What we saw with Max Baucus during the health care debate is a perfect example: he received millions of dollars from insurance companies and hospitals to tailor the legislation to their benefit, while ignoring the demands of center-left and progressive Democrats for more radical changes like the public option. Campaign finance reform has done little to change the fundamental flaw in the democratic electoral system: namely, that those with the most money have the loudest voice.
Whatever the effect of the ruling, it's clear that the Court was not interested in addressing the problem; their arguments focused on the supposed “chilling” effect that the McCain-Feingold Act had on a corporation's free exercise of political speech. Their reasoning goes like this: according to the first amendment, the government does not have the authority to restrict speech based on the character of the speaker or the content of their speech; based on a long line of Supreme Court precedents, corporations are entitled to first amendment protection. As such, the Court concluded that McCain-Feingold's restrictions on corporate spending are unconstitutional because they restrict the ability of a certain class—big business—to express their political beliefs.
This is a stock argument against the ban; but read further into the Court's opinion, and you will note an important distinction that considerably weakens their reasoning. The ruling in Citizens United—that the government may not restrict corporate spending during campaigns—applies only to a corporation's independent expenditures on a candidate, not to their direct contributions to that same candidate. Corporations are still forbidden to directly contribute to candidates, but they may spend as much money as they like to promote or criticize said candidate. For instance, Blue Cross and Blue Shield cannot contribute to Harry Reid's opponent; but, after this ruling, they can spend as much as they like on their own ads criticizing Harry Reid and promoting his opponent.
The distinction between direct contributions and independent expenditures is crucial to the Court's argument. The Court admits that direct contributions from interest groups to political candidates fosters corruption, but when these groups make independent expenditures —for instance, a commercial for or against a candidate—there is somehow no threat or appearance of corruption. To quote Justice Anthony Kennedy's opinion, “simply because speakers may have influence over or access to elected officials does not mean that those officials are corrupt.”

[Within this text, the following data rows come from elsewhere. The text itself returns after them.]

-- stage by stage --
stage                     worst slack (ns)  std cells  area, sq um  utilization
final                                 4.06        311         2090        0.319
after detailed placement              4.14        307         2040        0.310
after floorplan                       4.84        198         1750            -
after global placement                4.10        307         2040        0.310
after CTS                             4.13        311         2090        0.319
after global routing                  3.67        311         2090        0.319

Are you kidding me? What is an “independent expenditure” if not an indirect contribution to a candidate? The Court's argument rests on the fallacious assumption that only direct contributions from corporations to candidates foster corruption, and that any independent expenditures—though they have the same effect as direct contributions—do not create such a problem. Proponents of the Court's decision would argue that even after this ruling, campaign finance law remains the same: you still can’t buy a vote.

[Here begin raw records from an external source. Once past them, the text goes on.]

## config.mk

```make
export PLATFORM = sky130hd
export DESIGN_NAME = rect_fill_drawer
export DESIGN_NICKNAME = d
export VERILOG_FILES = /design/src/rtl/draw_pkg.sv /design/src/rtl/raster_counter.sv /design/src/rtl/rect_fill_drawer.sv
export SDC_FILE = /design/constraint.sdc
export NUM_CORES = 1
export LEC_CHECK = 0
export CORE_ASPECT_RATIO = 0.5
export CORE_UTILIZATION = 40
export DETAILED_ROUTE_END_ITERATION = 8
export DONT_BUFFER_PORTS = 1
export PLACE_DENSITY = 0.62
export SLEW_MARGIN = 20
export SYNTH_ARGS = -nofsm -noshare
export SYNTH_HDL_FRONTEND = slang
export SYNTH_SLANG_ARGS = --single-unit
export TNS_END_PERCENT = 100
```

## constraint.sdc

```tcl
create_clock -name clk -period 5.35 [get_ports clk]
set_input_delay 1.605 -clock clk [delete_from_list [all_inputs] [get_ports clk]]
set_output_delay 1.605 -clock clk [all_outputs]
set_load 0.005 [all_outputs]
```

## src/rtl/draw_pkg.sv

```systemverilog
// Shared types and defaults for the rectangle fill drawer.
package draw_pkg;

  typedef enum logic [1:0] {StIdle, StFill, StDone} state_e;

  localparam int unsigned DEF_X_BITS      = 8;
  localparam int unsigned DEF_Y_BITS      = 7;
  localparam int unsigned DEF_COLOUR_BITS = 3;
  localparam int unsigned DEF_SCREEN_W    = 160;
  localparam int unsigned DEF_SCREEN_H    = 120;
  localparam int unsigned COLOUR_BLACK    = 0;

endpackage

```

## src/rtl/raster_counter.sv

```systemverilog
// Raster-order x/y offset counter; last flags the final pixel of a w x h scan.
module raster_counter #(
  parameter int unsigned W_BITS = 4,
  parameter int unsigned H_BITS = 4
) (
  input  logic              clk,
  input  logic              resetn,
  input  logic              clear,
  input  logic              en,
  input  logic [W_BITS-1:0] w,
  input  logic [H_BITS-1:0] h,
  output logic [W_BITS-1:0] xoff,
  output logic [H_BITS-1:0] yoff,
  output logic              last
);

  logic x_end;
  logic y_end;

  assign x_end = (xoff == w - W_BITS'(1));
  assign y_end = (yoff == h - H_BITS'(1));
  assign last  = x_end && y_end;

  always_ff @(posedge clk or negedge resetn) begin
    if (!resetn) begin
      xoff <= '0;
      yoff <= '0;
    end else if (clear) begin
      xoff <= '0;
      yoff <= '0;
    end else if (en) begin
      if (x_end) begin
        xoff <= '0;
        yoff <= yoff + H_BITS'(1);
      end else begin
        xoff <= xoff + W_BITS'(1);
      end
    end
  end

endmodule

```

## src/rtl/rect_fill_drawer.sv

```systemverilog
// Fills a W x H rectangle one pixel per clock for the VGA adapter.
// Optional screen-edge clipping is enabled by defining RECT_FILL_CLIP_EN.
module rect_fill_drawer
  import draw_pkg::*;
#(
  parameter int unsigned X_BITS      = DEF_X_BITS,
  parameter int unsigned Y_BITS      = DEF_Y_BITS,
  parameter int unsigned COLOUR_BITS = DEF_COLOUR_BITS,
  parameter int unsigned W_BITS      = 4,
  parameter int unsigned H_BITS      = 4,
  parameter int unsigned SCREEN_W    = DEF_SCREEN_W,
  parameter int unsigned SCREEN_H    = DEF_SCREEN_H
) (
  input  logic                   clk,
  input  logic                   resetn,
  input  logic                   go,
  input  logic                   draw,
  input  logic [X_BITS-1:0]      x_in,
  input  logic [Y_BITS-1:0]      y_in,
  input  logic [W_BITS-1:0]      rect_w,
  input  logic [H_BITS-1:0]      rect_h,
  input  logic [COLOUR_BITS-1:0] colour_in,
  output logic [X_BITS-1:0]      x,
  output logic [Y_BITS-1:0]      y,
  output logic [COLOUR_BITS-1:0] colour,
  output logic                   plot,
  output logic                   busy,
  output logic                   done
);

`ifdef RECT_FILL_CLIP_EN
  localparam bit ClipEn = 1'b1;
`else
  localparam bit ClipEn = 1'b0;
`endif

  localparam logic [X_BITS:0] ScreenWLim = SCREEN_W[X_BITS:0];
  localparam logic [Y_BITS:0] ScreenHLim = SCREEN_H[Y_BITS:0];

  state_e                 state_q;
  logic [X_BITS-1:0]      base_x_q;
  logic [Y_BITS-1:0]      base_y_q;
  logic [W_BITS-1:0]      w_q;
  logic [H_BITS-1:0]      h_q;
  logic [COLOUR_BITS-1:0] colour_q;

  logic [W_BITS-1:0] xoff;
  logic [H_BITS-1:0] yoff;
  logic              last;
  logic              accept;
  logic              cnt_en;

  assign accept = (state_q == StIdle) && go;
  // Hold offsets on the final pixel so x/y keep their last-driven value afterwards.
  assign cnt_en = (state_q == StFill) && !last;

  raster_counter #(
    .W_BITS (W_BITS),
    .H_BITS (H_BITS)
  ) u_raster_counter (
    .clk    (clk),
    .resetn (resetn),
    .clear  (accept),
    .en     (cnt_en),
    .w      (w_q),
    .h      (h_q),
    .xoff   (xoff),
    .yoff   (yoff),
    .last   (last)
  );

  always_ff @(posedge clk or negedge resetn) begin
    if (!resetn) begin
      state_q  <= StIdle;
      base_x_q <= '0;
      base_y_q <= '0;
      w_q      <= '0;
      h_q      <= '0;
      colour_q <= '0;
    end else begin
      case (state_q)
        StIdle: begin
          if (go) begin
            base_x_q <= x_in;
            base_y_q <= y_in;
            w_q      <= rect_w;
            h_q      <= rect_h;
            colour_q <= draw ? colour_in : COLOUR_BITS'(COLOUR_BLACK);
            state_q  <= (rect_w == '0 || rect_h == '0) ? StDone : StFill;
          end
        end
        StFill: begin
          if (last) state_q <= StDone;
        end
        StDone:  state_q <= StIdle;
        default: state_q <= StIdle;
      endcase
    end
  end

  // One extra bit keeps the unwrapped sum for the on-screen test.
  logic [X_BITS:0] x_full;
  logic [Y_BITS:0] y_full;
  logic            on_screen;

  assign x_full    = {1'b0, base_x_q} + {{(X_BITS + 1 - W_BITS){1'b0}}, xoff};
  assign y_full    = {1'b0, base_y_q} + {{(Y_BITS + 1 - H_BITS){1'b0}}, yoff};
  assign on_screen = (x_full < ScreenWLim) && (y_full < ScreenHLim);

  assign x      = x_full[X_BITS-1:0];
  assign y      = y_full[Y_BITS-1:0];
  assign colour = colour_q;
  assign plot   = (state_q == StFill) && (!ClipEn || on_screen);
  assign busy   = (state_q != StIdle);
  assign done   = (state_q == StDone);

endmodule

```

# Word-level counts from Yosys, hierarchy flattened

Cells that the tools add are included.

Register bits: 36
Output and inout port bits: 21
Logic and storage cells: 45
Bits of input ports: 30

Add/sub/neg operators: 6
Mux-type cells: 11
Eq/ne operators: 6
Reductions and logical operators: 14

Operators by type and width:

| cell                  | count |
|---|---|
| $mux W4               | 6 |
| $add A4 B1 Y4 const B | 2 |
| $add A8 B4 Y8         | 1 |
| $eq A4 B4 Y1          | 2 |
| $logic_not A4 Y1      | 2 |
| $sub A4 B1 Y4 const B | 2 |
| $add A7 B4 Y7         | 1 |
| $mux W2               | 3 |
| $reduce_and A2 Y1     | 3 |
| $reduce_bool A2 Y1    | 3 |
| $pmux W2 S2           | 1 |
| $logic_and A1 B1 Y1   | 3 |
| $mux W3               | 1 |
| $eq A2 B1 Y1 const B  | 1 |
| $eq A2 B2 Y1 const B  | 1 |
| $logic_not A2 Y1      | 1 |
| $ne A2 B1 Y1 const B  | 1 |
| $ne A2 B2 Y1 const B  | 1 |
| $logic_not A1 Y1      | 1 |
| $logic_or A1 B1 Y1    | 1 |

# Logic depth before layout (Yosys ltp)

Word-level depth: 7
Depth in mapped cells: 8
Gate-level depth less buffers: 8

# By module

Synthesis repeated with hierarchy kept, for this count alone.

Cells, all modules: 242
Area total of the unflattened synthesis: 2138.3 µm²

By module, submodules not included:

| module           | seq. area each (µm²) | cells each | area an instance (µm²) | instances |
|---|---|---|---|---|
| rect_fill_drawer | 700.7                | 174        | 1487.7                 | 1 |
| raster_counter   | 200.2                | 68         | 650.6                  | 1 |

# Worst setup path before layout

Ideal clock, no wire load.

Path kind: flip-flop to output port
Start: reg u_raster_counter.xoff[0]
End: out x[6]
Arrival time: 1548 ps
Setup slack: 2197 ps
Required time: 3745 ps
Path buffers: 0
Stages on the path, launching flop included: 9
Cell sequence: dfrtp_1 > ha_1 > inv_1 > fa_1 > nor2b_1 > o21ai_0 > nand2b_1 > nand3_1 > xnor2_1

Cells in the longest elaborated chain, start to end: 1

Ends and longest elaborated chain:

| item                   | line                    | text |
|---|---|---|
| start, declared        | raster_counter.sv:12    | `output logic [W_BITS-1:0] xoff,` |
| start signal, assigned | raster_counter.sv:36    | `xoff <= xoff + W_BITS'(1);` |
| $add A8 B4 Y8          | rect_fill_drawer.sv:106 | `assign x_full = {1'b0, base_x_q} + {{(X_BITS + 1 - W_BITS){1'b0}}, xoff};` |
| end, declared          | rect_fill_drawer.sv:23  | `output logic [X_BITS-1:0] x,` |

No other way between the ends.

# Worst setup path in the final report

Start: reg u_raster_counter.yoff[0]
End: out y[6]

Cells in the longest elaborated chain, start to end: 1

Ends and longest elaborated chain:

| item                   | line                    | text |
|---|---|---|
| start, declared        | raster_counter.sv:13    | `output logic [H_BITS-1:0] yoff,` |
| start signal, assigned | raster_counter.sv:34    | `yoff <= yoff + H_BITS'(1);` |
| $add A7 B4 Y7          | rect_fill_drawer.sv:107 | `assign y_full = {1'b0, base_y_q} + {{(Y_BITS + 1 - H_BITS){1'b0}}, yoff};` |
| end, declared          | rect_fill_drawer.sv:24  | `output logic [Y_BITS-1:0] y,` |

No other way between the ends.

==> flow_metrics.py <==
metrics = {
    "sta": {
        "setup_violations": 0,
        "finalCriticalPeriod_ns": 3.61,
        "min_period_over_period_pct": 67.4,
        "max_freq_mhz": 277,
        "grt_setup_unrepaired": "false",
        "finalHoldViolations": 0,
        "skew_ns": 0.00327,
        "drv_slew": 0,
        "worstMarginPinSlew_ns": 0.977,
        "setup_tns_ns": 0,
        "slew_headroom_pct": 34.7,
        "hold_slack_ns": 0.493,
    },
    "worst_setup_path": {
        "path_cells": "ha_1 > inv_1 > fa_1 > nor2b_1 > o21ai_0 > nand2b_1 > nand3_1 > xnor2_1",
        "crit_path_end_kind": "output port",
        "cpPeakStageDelay_ns": 0.45,
        "required_ns": 3.74,
        "cp_max_fo": 6,
        "crit_type": "flip-flop to output port",
        "critPathBufInv": 1,
        "crit_slowest_cell": "dfrtp_1",
        "cp.arrival_ns": 2.00,
        "startpoint_type": "flip-flop",
        "path_delay_family": "adder cells",
    },
    "layout": {
        "drive_gt1_share_pct": 6.17,
        "fin_util_pct": 44.8,
        "area_growth_pct": 7.06,
        "antennaDiodeCount": 0,
        "nets": 271,
        "fill_cells": 501,
        "final_cells": 297,
        "seq_area_um2": 901,
        "multiInputGateArea_um2": 1090,
    },
    "synthesis": {
        "yosysWarnings": 0,
        "async_reset_ff_share_pct": 100,
        "syn-num-nets": 270,
        "synth_area_leaders": "dfrtp_1 (43%), nand2_1 (13%), ha_1 (7.2%)",
        "synth_most_common_cell": "nand2_1",
        "ys.flop_type": "dfrtp_1",
        "yosysTopAreaCellShare_pct": 43.4,
        "synth_top_cell_by_area": "dfrtp_1",
        "ys_seq_area_share_pct": 43.4,
        "synthCells": 226,
        "synth-seq-cells": 36,
        "synth_edf_count": 0,
        "synth_area_um2": 2070,
        "synth.distinct_cells": 36,
        "synth.top_cells.by_count": "nand2_1 (74), dfrtp_1 (36), inv_1 (14), xnor2_1 (14), ha_1 (12)",
        "syn_avg_cell_area_um2": 9.18,
    },
    "outcome": {
        "status": "completed",
    },
    "grt": {
        "grt_pass1_vias": 1420,
        "grt_max_degree": 37,
        "grt_first_pass_wirelength_um": 6730,
        "grtUsageTotal_pct": 16.3,
        "grt_overflow": 0,
        "antenna_found_initial": 0,
    },
    "route": {
        "routedWlPerCell_um": 13.7,
        "final_antenna_net_count": 0,
        "drt_iter0_drc": 35,
        "first_pass_iters": 4,
        "wl_um": 4080,
        "route.detailed.drc": 0,
        "viasPerCell": 4.94,
        "vias": 1466,
    },
    "cts": {
        "insertion_delay_ns": 0.28,
        "cts_tree": "yes",
        "ctsHoldBuffers": 0,
        "clkTransAtPathRegs_ns": 0.07,
        "cts-root-buf": "clkbuf_8",
        "clock_path_buffers": 2,
        "cts_made_buffers": 5,
        "post-cts-setup-buffers": 0,
        "post_cts_resized": 0,
        "clock-sinks": 36,
        "h-tree-depth": 2,
    },
    "floorplanning": {
        "die_h_um": 52.9,
        "start_util_pct": 41.9,
        "io_pins": 51,
        "fp.dieW_um": 104,
        "dieArea_um2": 5500,
        "coreArea_um2": 4950,
        "num_rows": 18,
    },
    "job": {
        "cap_viol_max_count": 0,
    },
    "power": {
        "irDropWorstVdd_mv": 0.208,
        "p_per_area_nw_per_um2": 599,
        "power.total_uw": 1330,
        "p_leak_uw": 0.00108,
    },
    "place": {
        "gp_congestion": 0.724,
        "portBuffers": 0,
        "post-place-cells": 290,
        "dp_hpwl_um": 2930,
    },
    "min_path": {
        "min_path_type": "flip-flop to flip-flop",
    },
}
worst register-to-register path: stages, from the launching register on:
cell	delay (ns)
dfrtp_1	0.40
inv_1	0.07
ha_1	0.19
xnor3_1	0.36
nand3_1	0.14
or2_4	0.28
o21a_4	0.24
o21bai_1	0.15
per-layer routing:
metal	part of all wire, %	track usage [%]	vias to the layer above	wire [µm]
met5	0	0	-	0
met4	0.47	5.48	0	19
met3	4.5	5.30	3	185
met2	44	27.1	29	1810
met1	51	20.3	692	2070
li1	-	-	742	-
sequential cells by signal (all words and copies together), names as in the netlist:
register and count:
h_q 4, u_raster_counter.yoff 4, colour 3, state_q 2, base_y_q 7, u_raster_counter.xoff 4
base_x_q 8, w_q 4
layout make-up:
cell class | count | share of cell area (%)
multi-input cells | 169 | 49.3
flip-flops and latches | 36 | 40.6
well taps | 70 | 3.94
clock buffers | 6 | 3.27
inverters | 14 | 2.37
repair buffers | 1 | 0.338
clock inverters | 1 | 0.225
cell families after synthesis:
logic type,share of synthesized area (%)
compound gates,9.89
fa+ha+maj,9.17
xor+xnor,11.5
buf+inv,3.80
simple gates,21.3
flops,43.4
mux,0.965
metrics by stage:
step                      instance area, µm²  worst slack (ns)
after floorplan                         2070              2.20
after global placement                  2140              2.10
after detailed placement                2140              2.04
after CTS                               2220              1.73
after global routing                    2220              1.55
final                                   2220              1.74
cell usage in the layout (no fill, tap or decap), types with 2 or more instances in the layout:
cell / count
fa_1: 2
nor2_1: 4
o21ai_0: 11
nor3_1: 2
inv_1: 14
nand2_1: 74
a21oi_1: 3
dfrtp_1: 36
o22ai_1: 3
xnor2_1: 14
xor2_1: 6
nor2b_1: 6
a21o_1: 2
mux2i_1: 2
ha_1: 12
nand3_1: 8
nand2b_1: 2
clkbuf_8: 5
power breakdown:
group | internal, µW | total [µW] | switching [µW] | leakage [µW]
clock network | 88.5 | 181 | 92.6 | 0.0000410
logic | 298 | 644 | 346 | 0.000587
registers | 391 | 505 | 113 | 0.000452
total | 777 | 1330 | 552 | 0.00108
final timing paths:
| check | endpoint | depth (start not counted) | from | slack (ns) |
|---|---|---|---|---|
| hold reg to reg | colour[0] | 2 | colour[0] | 0.49 |
| min in group asynchronous | base_y_q[3] | 0 | resetn | 1.01 |
| setup reg to reg | state_q[0] | 7 | w_q[0] | 3.38 |
| setup / recovery | y[6] | 8 | u_raster_counter.yoff[0] | 1.74 |
| max in group asynchronous | u_raster_counter.yoff[0] | 0 | resetn | 4.25 |
| hold / removal | colour[0] | 2 | colour[0] | 0.49 |
Power figures use the tool's default switching activity.
==> patch 1: new RTL, same flow settings <==
`H_BITS` is set to 4 in 2 places; all go to 3.
--- a/src/rtl/raster_counter.sv
+++ b/src/rtl/raster_counter.sv
@@ -1,7 +1,7 @@
 // Raster-order x/y offset counter; last flags the final pixel of a w x h scan.
 module raster_counter #(
   parameter int unsigned W_BITS = 4,
-  parameter int unsigned H_BITS = 4
+  parameter int unsigned H_BITS = 3
 ) (
   input  logic              clk,
   input  logic              resetn,
--- a/src/rtl/rect_fill_drawer.sv
+++ b/src/rtl/rect_fill_drawer.sv
@@ -7,7 +7,7 @@
   parameter int unsigned Y_BITS      = DEF_Y_BITS,
   parameter int unsigned COLOUR_BITS = DEF_COLOUR_BITS,
   parameter int unsigned W_BITS      = 4,
-  parameter int unsigned H_BITS      = 4,
+  parameter int unsigned H_BITS      = 3,
   parameter int unsigned SCREEN_W    = DEF_SCREEN_W,
   parameter int unsigned SCREEN_H    = DEF_SCREEN_H
 ) (
Ports: changed (resized rect_h); port bits go from 51 to 50. The function was not compared with the original's and may differ.
==> patch 1 against the unedited design <==
Count of clock-buffer cells in the layout unchanged. Wire length down 7.9%. Utilization up 1.3 points. Final area is 5.9% lower. Combinational power increased by 2%. Register-to-register slack worse by 50 ps. Sequential cell count is 2 lower. Clock power grew 2%. Worst setup slack better by 27 ps. Power down 0.72%. Die area down 6.3%. Hold slack worse by 26 ps. Sequential share of layout area up 0.13 points. Synthesized area down 6.5%. Critical path type unchanged.
==> patch 1: results <==
{
  "r2r_cells": 7,
  "io_buffers": 0,
  "cts_max_level": 2,
  "setup_tns_ps": 0,
  "hpwl_um": 2760,
  "antenna_cells": 0,
  "slew-limit-headroom": 0.443,
  "arrival_ps": 1980,
  "path_clk_slew_ps": 70,
  "grt_max_degree": 35,
  "cp_top_family": "adder cells",
  "p_int_w": 0.000773,
  "nFillCells": 443,
  "vdd_ir_drop_max_mv": 0.170,
  "syn_nets": 249,
  "track_usage": 0.157,
  "hold_class": "flop to flop",
  "grt_pass1_wl_um": 6180,
  "yosys_warnings": 0,
  "post_synth_main_area_contributors": "dfrtp_1 (44%), nand2_1 (13%), ha_1 (7.1%)",
  "ys_seq_area_frac": 0.438,
  "gp_congestion": 0.770,
  "detail_route.first_pass.iterations": 4,
  "cp_max_fo": 6,
  "cts_setup_buffers": 0,
  "yosys-top-cells-count": "nand2_1 (65), dfrtp_1 (34), xnor2_1 (14), inv_1 (13), ha_1 (11)",
  "post_drt_wl_per_cell_um": 13.7,
  "total_leakage_power_nw": 1.01,
  "skew_ps": 5.39,
  "drt_iter0_drc": 39,
  "layout_commonest_cell": "nand2_1",
  "critPathSlowestCell": "dfrtp_1",
  "cts_buffers": 5,
  "whs_path_depth": 1,
  "synth.distinct_cells": 36,
  "antenna_found_initial": 0,
  "routed-via-count": 1346,
  "ys_async_sr_fraction": 1.00,
  "drive_above_1_share": 0.0721,
  "clock_latency_ps": 280,
  "status": "finished clean",
  "wl_um": 3760,
  "cts_resized": 0,
  "cts_max_path_buffers": 2,
  "reg_top3": "base_x_q (8), base_y_q (7)",
  "synthCells": 207,
  "critPathMaxStageDelay_ps": 460,
  "cts_root_buf": "clkbuf_8"
}
patch 1: changes by cell type after synthesis, sizes merged, moves of 3 or more:
cell    delta
a32o       +3
clkbuf     -3
nand2      -8
o22ai      -3
xor2       -3
patch 1: area by class of cell:
cell class / count / share of cell area
Multi-Input combinational cell: 153 / 0.485
Inverter: 14 / 0.0251
Clock buffer: 6 / 0.0395
Sequential cell: 34 / 0.407
Tap cell: 66 / 0.0395
Timing Repair Buffer: 1 / 0.00359
patch 1: worst paths after layout:
path | startpoint | to | slack (ps)
setup / recovery | u_raster_counter.xoff[0]$_DFFE_PN0P_ | x[6] | 1770
hold / removal | state_q[1]$_DFFE_PN0P_ | state_q[1]$_DFFE_PN0P_ | 470
setup reg to reg | h_q[0]$_DFFE_PN0P_ | u_raster_counter.xoff[0]$_DFFE_PN0P_ | 3330
hold reg to reg | state_q[1]$_DFFE_PN0P_ | state_q[1]$_DFFE_PN0P_ | 470
max in group asynchronous | resetn | base_x_q[1]$_DFFE_PN0P_ | 4250
min in group asynchronous | resetn | base_y_q[0]$_DFFE_PN0P_ | 1010
patch 1: power groups by stage:
stage	Combinational, W	Clock [W]	Sequential [W]
after global routing	0.000743	0.000202	0.000501
after detailed placement	0.000662	0	0.000487
after CTS	0.000665	0.000191	0.000483
after global placement	0.000651	0	0.000482
final	0.000654	0.000185	0.000481
after floorplan	0.000560	0	0.000458
patch 1: metrics by stage:
stage	hold WS [ps]	utilization	setup WS (ps)	instance area (um^2)	power, W
floorplan	427	-	2200	1940	0.00102
global placement	452	0.443	2110	2010	0.00113
detailed placement	456	0.443	2050	2010	0.00115
CTS	465	0.461	1740	2090	0.00134
global route	506	0.461	1580	2090	0.00145
finish	466	0.461	1770	2090	0.00132
patch 1: cells by family (layout without fill, tap and decap cells):
family | count (synthesis) | count (layout) | synth area share
multiplexers | 3 | 3 | 0.0168
adder cells (fa/ha/maj) | 13 | 13 | 0.0916
AO/OA/AOI/OAI | 25 | 25 | 0.0864
AND/OR/NAND/NOR | 92 | 92 | 0.219
XOR/XNOR | 20 | 20 | 0.110
flip-flops | 34 | 34 | 0.438
buffers and inverters | 20 | 21 | 0.0387
patch 1: per-layer routing:
layer,GRT usage,vias to the layer above,part of all wire
met2,0.255,30,0.45
met5,0,-,0
li1,-,679,-
met4,0.0362,0,0.0045
met1,0.209,634,0.49
met3,0.0438,3,0.046
patch 1: worst register-to-register path, delay by kind of cell, from the launching register on:
family	cells	cell delay, ps
AO/OA/AOI/OAI	2	380
AND/OR/NAND/NOR	2	540
adder cells (fa/ha/maj)	1	150
flip-flops	1	390
buffers and inverters	1	80
XOR/XNOR	1	410
==> patch 2: new RTL, same flow settings <==
Without the edit above. Encoding of `state_e`: now one-hot (3 bits for 3 states).
--- a/src/rtl/draw_pkg.sv
+++ b/src/rtl/draw_pkg.sv
@@ -1,7 +1,7 @@
 // Shared types and defaults for the rectangle fill drawer.
 package draw_pkg;
 
-  typedef enum logic [1:0] {StIdle, StFill, StDone} state_e;
+  typedef enum logic [2:0] {StIdle = 3'b001, StFill = 3'b010, StDone = 3'b100} state_e;
 
   localparam int unsigned DEF_X_BITS      = 8;
   localparam int unsigned DEF_Y_BITS      = 7;
Check against the original RTL: same outputs for any inputs over 10 cycles, from zero or initial values and one cycle with resetn low; not proved beyond that.
==> patch 2 against the unedited design <==
Worst setup slack worse by 58 ps. Sequential share of layout area is 0.29 points higher. Via count is 4.4% higher. Final area is 2.2% higher. Synthesized area is 0.66% higher. Wire length is 5.9% higher. Cell count is 3.4% higher. First-iteration DRC count is 17% higher. Power is 2.8% lower. Non-clock buffer count stayed put. Maximum frequency is 1.6% lower. Sequential cell count is 1 higher. Largest cell class unchanged. Highest routed layer unchanged.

But the fact of the matter remains: it's not necessary for a corporation to provide direct financial support to a candidate in order for corruption to exist. Out of necessity, the relationship between interest groups and political figures has evolved beyond that point: not only is it illegal for politicians to receive direct contributions from these groups, but it's also unpopular among the American public. Americans have always despised the idea that someone should receive privileged treatment as a result of anything but their own hard work, and the populist rage against the elite—the banks, the politicians, the executives—reflects this attitude. So business and government have had to adapt their relationship to the point where a vote can be bought without even a penny being exchanged. The fundamental flaw in the Court's ruling is its frightening misunderstanding of the nature of corruption in contemporary American politics.